Collected data entries:

····················

**src/rtl/video_timing.sv**
```systemverilog
// Video raster timing generator: pixel-rate divider, x/y counters and registered sync/blank outputs.
// Define VIDEO_TIMING_FRAMECOUNT_EN to add the 16-bit frame_count output.
module video_timing #(
    parameter int CLKDIV   = 4,
    parameter int H_ACTIVE = 640,
    parameter int H_FP     = 16,
    parameter int H_SYNC   = 96,
    parameter int H_BP     = 48,
    parameter int V_ACTIVE = 480,
    parameter int V_FP     = 10,
    parameter int V_SYNC   = 2,
    parameter int V_BP     = 33,
    parameter bit HS_POL   = 1'b0,
    parameter bit VS_POL   = 1'b0
) (
    input  logic        clk,
    input  logic        reset_in,
    input  logic        enable,
    input  logic        restart,
    output logic        pixel,
    output logic        hs,
    output logic        vs,
    output logic        vena,
    output logic        hblank,
    output logic        vblank,
    output logic [11:0] xpos,
    output logic [11:0] ypos,
    output logic        line_start,
`ifdef VIDEO_TIMING_FRAMECOUNT_EN
    output logic [15:0] frame_count,
`endif
    output logic        frame_start
);

    localparam int H_TOTAL = H_ACTIVE + H_FP + H_SYNC + H_BP;
    localparam int V_TOTAL = V_ACTIVE + V_FP + V_SYNC + V_BP;
    localparam int DW      = (CLKDIV > 1) ? $clog2(CLKDIV) : 1;

    if (CLKDIV < 1 || CLKDIV > 16) begin : g_bad_clkdiv
        $error("video_timing: CLKDIV must be 1..16");
    end
    if (H_ACTIVE < 1 || H_FP < 1 || H_SYNC < 1 || H_BP < 1 || H_TOTAL > 4096) begin : g_bad_h
        $error("video_timing: horizontal widths must be >= 1 with total <= 4096");
    end
    if (V_ACTIVE < 1 || V_FP < 1 || V_SYNC < 1 || V_BP < 1 || V_TOTAL > 4096) begin : g_bad_v
        $error("video_timing: vertical widths must be >= 1 with total <= 4096");
    end

    localparam logic [DW-1:0] DIV_LAST = DW'(CLKDIV - 1);
    localparam logic [11:0]   H_LAST   = 12'(H_TOTAL - 1);
    localparam logic [11:0]   V_LAST   = 12'(V_TOTAL - 1);
    localparam logic [11:0]   H_ACT    = 12'(H_ACTIVE);
    localparam logic [11:0]   V_ACT    = 12'(V_ACTIVE);
    localparam logic [11:0]   HS_FIRST = 12'(H_ACTIVE + H_FP);
    localparam logic [11:0]   HS_LAST  = 12'(H_ACTIVE + H_FP + H_SYNC - 1);
    localparam logic [11:0]   VS_FIRST = 12'(V_ACTIVE + V_FP);
    localparam logic [11:0]   VS_LAST  = 12'(V_ACTIVE + V_FP + V_SYNC - 1);

    logic [DW-1:0] div_q;
    logic          tick;
    logic [11:0]   x_nxt;
    logic [11:0]   y_nxt;
    logic          ls_q;
    logic          fs_q;

    // A pixel clk is the last divider phase of an enabled, non-restarting cycle.
    assign tick  = enable && !restart && (div_q == DIV_LAST);
    assign pixel = tick;

    always_comb begin
        x_nxt = (xpos == H_LAST) ? 12'd0 : xpos + 12'd1;
        y_nxt = ypos;
        if (xpos == H_LAST) begin
            y_nxt = (ypos == V_LAST) ? 12'd0 : ypos + 12'd1;
        end
    end

    // The one-clk pulses must not appear while timing is frozen.
    assign line_start  = ls_q && enable;
    assign frame_start = fs_q && enable;

    // NOTE: sequential state uses non-blocking assignments so every register samples pre-edge values.
    always_ff @(posedge clk or negedge reset_in) begin
        if (!reset_in) begin
            div_q  <= '0;
            xpos   <= H_LAST;
            ypos   <= V_LAST;
            hs     <= !HS_POL;
            vs     <= !VS_POL;
            hblank <= 1'b1;
            vblank <= 1'b1;
            vena   <= 1'b0;
            ls_q   <= 1'b0;
            fs_q   <= 1'b0;
        end else if (restart) begin
            div_q  <= '0;
            xpos   <= H_LAST;
            ypos   <= V_LAST;
            hs     <= !HS_POL;
            vs     <= !VS_POL;
            hblank <= 1'b1;
            vblank <= 1'b1;
            vena   <= 1'b0;
            ls_q   <= 1'b0;
            fs_q   <= 1'b0;
        end else if (enable) begin
            div_q <= tick ? '0 : div_q + 1'b1;
            ls_q  <= 1'b0;
            fs_q  <= 1'b0;
            if (tick) begin
                // Level outputs are decoded from the next position so they line up with xpos/ypos.
                xpos   <= x_nxt;
                ypos   <= y_nxt;
                hs     <= (x_nxt >= HS_FIRST && x_nxt <= HS_LAST) ? HS_POL : !HS_POL;
                vs     <= (y_nxt >= VS_FIRST && y_nxt <= VS_LAST) ? VS_POL : !VS_POL;
                hblank <= (x_nxt >= H_ACT);
                vblank <= (y_nxt >= V_ACT);
                vena   <= (x_nxt < H_ACT) && (y_nxt < V_ACT);
                ls_q   <= (x_nxt == 12'd0);
                fs_q   <= (x_nxt == 12'd0) && (y_nxt == 12'd0);
            end
        end else begin
            ls_q <= 1'b0;
            fs_q <= 1'b0;
        end
    end

`ifdef VIDEO_TIMING_FRAMECOUNT_EN
    // Counts frames across restarts; only reset clears it.
    always_ff @(posedge clk or negedge reset_in) begin
        if (!reset_in) begin
            frame_count <= 16'd0;
        end else if (tick && x_nxt == 12'd0 && y_nxt == 12'd0) begin
            frame_count <= frame_count + 16'd1;
        end
    end
`endif

endmodule

```
**config.mk**
```make
export PLATFORM = sky130hd
export DESIGN_NAME = video_timing
export DESIGN_NICKNAME = d
export VERILOG_FILES = /design/src/rtl/video_timing.sv
export SDC_FILE = /design/constraint.sdc
export NUM_CORES = 1
export LEC_CHECK = 0
export BUFFER_PORTS_ARGS = -buffer_cell sky130_fd_sc_hd__buf_2
export CAP_MARGIN = 0
export CORE_MARGIN = 2
export CORE_UTILIZATION = 35
export DETAILED_ROUTE_END_ITERATION = 16
export GPL_TIMING_DRIVEN = 1
export SYNTH_ARGS = -nofsm -noshare
export SYNTH_HDL_FRONTEND = slang
export SYNTH_SLANG_ARGS = --single-unit
export TNS_END_PERCENT = 100
```
**constraint.sdc**
```tcl
create_clock -name clk -period 8.1 [get_ports clk]
set_clock_uncertainty 0.05 [all_clocks]
set_input_delay 1.62 -clock clk [delete_from_list [all_inputs] [get_ports clk]]
set_output_delay 1.62 -clock clk [all_outputs]
set_load 0.03 [all_outputs]
```
==> results_dict.tcl <==
set metrics [dict create \
    outcome "complete, no violations" \
    cts_tree "built" \
    timing.setup.tns_ns 0 \
    yosys_warnings 0 \
    setup_viol 0 \
    synth_adder_area_share_pct 3.26 \
    crit_end "pixel" \
    regArea_sq_um 843 \
    p_leak_nw 1.13 \
    cts_root_buf "clkbuf_8" \
    grt_max_degree 34 \
    area_growth_syn_to_layout_pct 13.6 \
    ff2ff_setup_slack_ns 4.65 \
    timing.critical_path.from_type "primary input" \
    synth_edf_count 0 \
    overflow 0 \
    numCtsBuffers 5 \
    dieArea_sq_um 7240 \
    grt_pass1_wl_um 10400 \
    wl_met2_um 2780 \
    worstMarginPinSlew_ns 1.00 \
    first_pass_iters 4 \
    cts_resized 0 \
    cts.sinks 33 \
    initial_utilization_pct 36.2 \
    finalWirelength_um 6150 \
    r2r_end "fs_q$_DFF_PN0_" \
    io-pin-count 36 \
    critPathMaxFanout 15 \
    cp_num_buf_inv 2 \
    synth.mux.area_fraction_pct 1.79 \
    cts_buffer_depth 2 \
    num_vias 2199 \
    cts_hold_buf 0 \
    power.density_nw_per_um2 146 \
    drtAntennaViolNets 0 \
    setup.worst_path.end_class "output port" \
    postSynthCellCount 282 \
    clk_pin_slew_ns 0.09 \
    m1WireLength_um 2990 \
    worstSetupPathType "in2out" \
    place_inst 376 \
    ys_seq_area_share_pct 36.7 \
    crit_chain "buf_2 > nand2_1 > nor2_1 > buf_2" \
    yosysUniqueCellTypes 51 \
    drtIter0Drc 133 \
    wl_per_cell_um 16.0 \
    syn_area_sq_um 2300 \
    final_core_util_pct 41.2 \
    synth.avg_cell_area_sq_um 8.16 \
    syn_nets 292 \
    crit_family "simple AND/OR/NAND/NOR gates" \
    core-area_sq_um 6350 \
    ys.flop_type "dfrtp_1" \
    synth_top_family_by_area "simple AND/OR/NAND/NOR gates" \
    drv_cap 0 \
    slowest_delay_ns 0.44 \
    fill_cells 680 \
    die_h_um 85.1 \
    met3_length_um 314 \
    grt_pass1_vias 2033 \
    slowest_stage "nor2_1" \
    r2r_start "xpos[0]$_DFFE_PN1P_" \
    cp.depth 4 \
    finalMaxSlewViolations 0 \
    htree_levels 2 \
    holdCritPathClass "reg2reg" \
    cp-startpoint "enable" \
    post-route-period-util_pct 55.2 \
    dp_hpwl_um 4270 \
    rsz0062_at_grt "no" \
    globalplace.congestion 0.906 \
    routed.top_layer "met4" \
    ys_ff_latch 33 \
    crit_path_frequent_cell "buf_2" \
    crit_required_ns 6.43 \
    arrival_ns 2.80 \
    drive_above_1_share_pct 20.5 \
    die_w_um 85.1 \
    post-cts-setup-buffer-count 0 \
    track_usage_pct 17.5 \
    synth_compound_area_share_pct 16.2 \
    synth-xor-area-share_pct 6.09 \
    min_period_ns 4.47 \
    reg2reg_depth 7 \
    fin_nets 316 \
    clk_latency_ns 0.30 \
    max_slew_margin_pct 32.7 \
    multi_input_area_sq_um 1350 \
    num_antenna_cells 0 \
    numPortBuffers 35 \
    antenna_found_initial 0 \
    async_flop_share_pct 100 \
    synth-simple-area-share_pct 31.2 \
    finalHoldViolations 0 \
    drc 0 \
    fmax_mhz 224 \
    vias_per_cell 5.73 \
    core.rowCount 29 \
    fin_cells 384 \
    ir_worst_vdd_v 0.000114 \
]
cell families after synthesis:
kind of cell	Yosys count
flops	33
xor+xnor	16
fa+ha+maj	6
buf+inv	27
compound gates	57
simple gates	139
mux	4
state kept, by name, summed over array words and instances (netlist names):
signal / cells
xpos: 12
ypos: 12
div_q: 2
fs_q: 1
hblank: 1
hs: 1
ls_q: 1
vblank: 1
vena: 1
vs: 1
cell usage in the layout, fill, tap and decap left out, drive strengths merged, types with 2 or more instances in the layout:
| cell | count |
|---|---|
| buf | 36 |
| nand2 | 35 |
| nor2 | 29 |
| dfrtp | 19 |
| nand3 | 18 |
| o21ai | 15 |
| dfstp | 14 |
| a21oi | 12 |
| nand4 | 10 |
| nor3 | 9 |
| xor2 | 8 |
| xnor2 | 8 |
| inv | 7 |
| or3 | 7 |
| ha | 6 |
| or4 | 6 |
| and2 | 5 |
| a31oi | 5 |
| clkbuf | 5 |
| nor4 | 5 |
| nand2b | 4 |
| o21a | 4 |
| o211ai | 4 |
| mux2i | 3 |
| o31a | 3 |
| and4 | 2 |
| and3 | 2 |
| nand4b | 2 |
| a211oi | 2 |
| clkinv | 2 |
cell usage after synthesis (all sizes together) (2+ instances only):
cell type   n  area share [%]
and2        5             1.4
xor2        8             3.0
nand4b      2            0.76
mux2i       3             1.3
a21oi      12             2.6
o21a        4             1.3
ha          6             3.3
dfstp      14              16
or4         6             2.1
clkbuf     18             3.0
a211oi      2            0.65
nand4      10             2.7
o211ai      4             1.3
dfrtp      19              21
nand2      35             5.7
nor3        9             2.0
o31a        3             1.1
nand3      18             3.9
nor4        5             1.9
o21ai      15             3.3
nand2b      4             1.1
inv         7             1.1
nor2       29             4.7
xnor2       8             3.0
a31oi       5             1.4
and4        2            0.76
and3        2            0.54
or3         7             1.9
worst min-delay path by stage:
stage                                 endpoint  slack [ns]                 start  cells past startpoint
after floorplan           div_q[1]$_DFFE_PN0P_        0.44  div_q[1]$_DFFE_PN0P_                      2
after global placement    div_q[1]$_DFFE_PN0P_        0.46  div_q[1]$_DFFE_PN0P_                      2
after detailed placement  div_q[1]$_DFFE_PN0P_        0.48  div_q[1]$_DFFE_PN0P_                      2
after CTS                  xpos[9]$_DFFE_PN1P_        0.50   xpos[9]$_DFFE_PN1P_                      2
after global routing       xpos[9]$_DFFE_PN1P_        0.53   xpos[9]$_DFFE_PN1P_                      2
final                     div_q[1]$_DFFE_PN0P_        0.49  div_q[1]$_DFFE_PN0P_                      2
layer usage:
metal | global-route usage, % | vias to the layer above
li1 | - | 1065
met1 | 25.0 | 1043
met2 | 27.1 | 79
met3 | 3.40 | 12
met4 | 4.91 | 0
met5 | 0 | -
per-stage QoR:
| step | setup WS (ns) | hold slack [ns] | total power, mW | cell area [sq um] |
|---|---|---|---|---|
| after floorplan | 4.15 | 0.440 | 0.206 | 2300 |
| after global placement | 3.69 | 0.460 | 0.220 | 2500 |
| after detailed placement | 3.63 | 0.476 | 0.221 | 2500 |
| after CTS | 3.63 | 0.498 | 0.387 | 2620 |
| after global routing | 3.48 | 0.527 | 0.399 | 2620 |
| final | 3.63 | 0.487 | 0.381 | 2620 |
area by class of cell:
cell class,instances,share of cell area (%)
inverters,8,1.15
well taps,77,3.68
flip-flops and latches,33,32.2
clock buffers,5,2.63
clock inverters,3,1.77
multi-input cells,222,51.5
repair buffers,36,6.99
worst min-delay path, cell delays in order (launching register included):
cell and delay [ns]:
dfrtp_1 0.36, mux2i_1 0.07, nor2_1 0.08
power by group:
group	total [mW]	switching (mW)	leakage (nW)	internal, mW
logic	0.0462	0.0323	0.664	0.0140
registers	0.171	0.00325	0.411	0.168
clock network	0.163	0.0712	0.0543	0.0922
total	0.381	0.107	1.13	0.274
Power figures use the tool's default switching activity.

····················

● **Task to complete**: Give only the lines from the one holding "nand2_1 > nor2_1" through the one holding "fill_cells 680 \", each restated exactly as it appears above.

● **Output**:
    crit_chain "buf_2 > nand2_1 > nor2_1 > buf_2" \
    yosysUniqueCellTypes 51 \
    drtIter0Drc 133 \
    wl_per_cell_um 16.0 \
    syn_area_sq_um 2300 \
    final_core_util_pct 41.2 \
    synth.avg_cell_area_sq_um 8.16 \
    syn_nets 292 \
    crit_family "simple AND/OR/NAND/NOR gates" \
    core-area_sq_um 6350 \
    ys.flop_type "dfrtp_1" \
    synth_top_family_by_area "simple AND/OR/NAND/NOR gates" \
    drv_cap 0 \
    slowest_delay_ns 0.44 \
    fill_cells 680 \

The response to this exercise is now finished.